» Collected data entries:

`src/rtl/udt_rx_parser.sv`:
```
// udt_rx_parser: splits the UDP receive stream into UDT data payload and control descriptors.
// Statistics counters are built only when the UDT_RX_STATS_EN macro is defined.
module udt_rx_parser #(
    parameter logic [15:0] PORT   = 16'd10086,
    parameter int          STAT_W = 16
) (
    input  logic              udp_clk,
    input  logic              udp_aresetn,
    input  logic              udp_rx_tvalid,
    output logic              udp_rx_tready,
    input  logic [63:0]       udp_rx_tdata,
    input  logic [7:0]        udp_rx_tkeep,
    input  logic              udp_rx_tlast,
    input  logic [31:0]       udp_rx_ip_src,
    input  logic [15:0]       udp_rx_port_src,
    input  logic [15:0]       udp_rx_port_dest,
    output logic              udt_rx_data_tvalid,
    input  logic              udt_rx_data_tready,
    output logic [63:0]       udt_rx_data_tdata,
    output logic [7:0]        udt_rx_data_tkeep,
    output logic              udt_rx_data_tlast,
    output logic [30:0]       udt_rx_data_seq,
    output logic              udt_rx_ctrl_valid,
    input  logic              udt_rx_ctrl_ready,
    output logic [14:0]       udt_rx_ctrl_type,
    output logic [15:0]       udt_rx_ctrl_ext,
    output logic [63:0]       udt_rx_ctrl_body,
    output logic [31:0]       udt_rx_hdr_w1,
    output logic [31:0]       udt_rx_hdr_ts,
    output logic [31:0]       udt_rx_hdr_sock,
    output logic [31:0]       udt_rx_peer_ip,
    output logic [15:0]       udt_rx_peer_port,
    output logic [STAT_W-1:0] stat_data_pkts,
    output logic [STAT_W-1:0] stat_ctrl_pkts,
    output logic [STAT_W-1:0] stat_drop_port,
    output logic [STAT_W-1:0] stat_drop_runt
);

    typedef enum logic [2:0] {
        S_IDLE,
        S_HDR1,
        S_DATA,
        S_CBODY,
        S_COUT,
        S_DROP
    } state_t;

    state_t      state_q;
    logic        run_q;
    logic        ctrlPend_q;
    logic [31:0] word0_q;
    logic [31:0] word1_q;
    logic [31:0] ts_q;
    logic [31:0] sock_q;
    logic [31:0] peerIp_q;
    logic [15:0] peerPort_q;
    logic [63:0] body_q;
    logic        ctrlValid_q;
    logic        dataValid_q;
    logic [63:0] dataData_q;
    logic [7:0]  dataKeep_q;
    logic        dataLast_q;

    logic        inReady;
    logic        inAcc;
    logic        portMatch;
    logic [31:0] beatWordA;
    logic [31:0] beatWordB;
    logic [63:0] bodyMasked;

    always_comb begin
        beatWordA  = {udp_rx_tdata[7:0],   udp_rx_tdata[15:8],
                      udp_rx_tdata[23:16], udp_rx_tdata[31:24]};
        beatWordB  = {udp_rx_tdata[39:32], udp_rx_tdata[47:40],
                      udp_rx_tdata[55:48], udp_rx_tdata[63:56]};
        bodyMasked = '0;
        for (int i = 0; i < 8; i++) begin
            bodyMasked[8*i +: 8] = udp_rx_tkeep[i] ? udp_rx_tdata[8*i +: 8] : 8'h00;
        end
    end

    // In DATA, stop accepting once the packet's last beat sits in the output register,
    // so the next packet's beat 0 is only taken after the tlast handshake.
    always_comb begin
        inReady = 1'b0;
        case (state_q)
            S_IDLE, S_HDR1, S_CBODY, S_DROP: inReady = 1'b1;
            S_DATA:  inReady = (!dataValid_q || udt_rx_data_tready) && !(dataValid_q && dataLast_q);
            default: inReady = 1'b0;
        endcase
        inReady = inReady && run_q;
    end

    assign portMatch     = (udp_rx_port_dest == PORT);
    assign inAcc         = udp_rx_tvalid && inReady;
    assign udp_rx_tready = inReady;

    always_ff @(posedge udp_clk or negedge udp_aresetn) begin
        if (!udp_aresetn) begin
            state_q     <= S_IDLE;
            run_q       <= 1'b0;
            ctrlPend_q  <= 1'b0;
            word0_q     <= '0;
            word1_q     <= '0;
            ts_q        <= '0;
            sock_q      <= '0;
            peerIp_q    <= '0;
            peerPort_q  <= '0;
            body_q      <= '0;
            ctrlValid_q <= 1'b0;
            dataValid_q <= 1'b0;
            dataData_q  <= '0;
            dataKeep_q  <= '0;
            dataLast_q  <= 1'b0;
        end else begin
            run_q <= 1'b1;
            case (state_q)
                S_IDLE: begin
                    if (inAcc) begin
                        word0_q    <= beatWordA;
                        word1_q    <= beatWordB;
                        peerIp_q   <= udp_rx_ip_src;
                        peerPort_q <= udp_rx_port_src;
                        ctrlPend_q <= 1'b0;
                        if (!portMatch) begin
                            state_q <= udp_rx_tlast ? S_IDLE : S_DROP;
                        end else if (!udp_rx_tlast) begin
                            state_q <= S_HDR1;
                        end
                    end
                end
                S_HDR1: begin
                    if (inAcc) begin
                        ts_q   <= beatWordA;
                        sock_q <= beatWordB;
                        if (udp_rx_tlast) begin
                            if (udp_rx_tkeep == 8'hFF && word0_q[31]) begin
                                body_q      <= '0;
                                ctrlValid_q <= 1'b1;
                                state_q     <= S_COUT;
                            end else begin
                                state_q <= S_IDLE;
                            end
                        end else begin
                            state_q <= word0_q[31] ? S_CBODY : S_DATA;
                        end
                    end
                end
                S_DATA: begin
                    if (inAcc) begin
                        dataData_q  <= udp_rx_tdata;
                        dataKeep_q  <= udp_rx_tkeep;
                        dataLast_q  <= udp_rx_tlast;
                        dataValid_q <= 1'b1;
                    end else if (udt_rx_data_tready) begin
                        dataValid_q <= 1'b0;
                    end
                    if (dataValid_q && dataLast_q && udt_rx_data_tready) begin
                        state_q <= S_IDLE;
                    end
                end
                S_CBODY: begin
                    if (inAcc) begin
                        body_q <= bodyMasked;
                        if (udp_rx_tlast) begin
                            ctrlValid_q <= 1'b1;
                            state_q     <= S_COUT;
                        end else begin
                            ctrlPend_q <= 1'b1;
                            state_q    <= S_DROP;
                        end
                    end
                end
                S_COUT: begin
                    if (udt_rx_ctrl_ready) begin
                        ctrlValid_q <= 1'b0;
                        state_q     <= S_IDLE;
                    end
                end
                S_DROP: begin
                    // A long control packet parks here until its tail is gone, then emits.
                    if (inAcc && udp_rx_tlast) begin
                        if (ctrlPend_q) begin
                            ctrlPend_q  <= 1'b0;
                            ctrlValid_q <= 1'b1;
                            state_q     <= S_COUT;
                        end else begin
                            state_q <= S_IDLE;
                        end
                    end
                end
                default: state_q <= S_IDLE;
            endcase
        end
    end

    assign udt_rx_data_tvalid = dataValid_q;
    assign udt_rx_data_tdata  = dataData_q;
    assign udt_rx_data_tkeep  = dataKeep_q;
    assign udt_rx_data_tlast  = dataLast_q;
    assign udt_rx_data_seq    = word0_q[30:0];
    assign udt_rx_ctrl_valid  = ctrlValid_q;
    assign udt_rx_ctrl_type   = word0_q[30:16];
    assign udt_rx_ctrl_ext    = word0_q[15:0];
    assign udt_rx_ctrl_body   = body_q;
    assign udt_rx_hdr_w1      = word1_q;
    assign udt_rx_hdr_ts      = ts_q;
    assign udt_rx_hdr_sock    = sock_q;
    assign udt_rx_peer_ip     = peerIp_q;
    assign udt_rx_peer_port   = peerPort_q;

`ifdef UDT_RX_STATS_EN
    logic [STAT_W-1:0] statData_q;
    logic [STAT_W-1:0] statCtrl_q;
    logic [STAT_W-1:0] statPort_q;
    logic [STAT_W-1:0] statRunt_q;
    logic              incData;
    logic              incCtrl;
    logic              incPort;
    logic              incRunt;

    function automatic logic [STAT_W-1:0] satInc(input logic [STAT_W-1:0] v);
        return (&v) ? v : v + {{(STAT_W-1){1'b0}}, 1'b1};
    endfunction

    always_comb begin
        incPort = (state_q == S_IDLE) && inAcc && !portMatch;
        incRunt = inAcc && udp_rx_tlast &&
                  (((state_q == S_IDLE) && portMatch) ||
                   ((state_q == S_HDR1) && (udp_rx_tkeep != 8'hFF || !word0_q[31])));
        incData = (state_q == S_DATA) && dataValid_q && dataLast_q && udt_rx_data_tready;
        incCtrl = (state_q == S_COUT) && udt_rx_ctrl_ready;
    end

    always_ff @(posedge udp_clk or negedge udp_aresetn) begin
        if (!udp_aresetn) begin
            statData_q <= '0;
            statCtrl_q <= '0;
            statPort_q <= '0;
            statRunt_q <= '0;
        end else begin
            if (incData) statData_q <= satInc(statData_q);
            if (incCtrl) statCtrl_q <= satInc(statCtrl_q);
            if (incPort) statPort_q <= satInc(statPort_q);
            if (incRunt) statRunt_q <= satInc(statRunt_q);
        end
    end

    assign stat_data_pkts = statData_q;
    assign stat_ctrl_pkts = statCtrl_q;
    assign stat_drop_port = statPort_q;
    assign stat_drop_runt = statRunt_q;
`else
    assign stat_data_pkts = '0;
    assign stat_ctrl_pkts = '0;
    assign stat_drop_port = '0;
    assign stat_drop_runt = '0;
`endif

endmodule

```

» WHAT TO PRODUCE: Filter the data above by the word "parameter" and copy every line that matches.

» ANSWER BELOW:
    parameter logic [15:0] PORT   = 16'd10086,
    parameter int          STAT_W = 16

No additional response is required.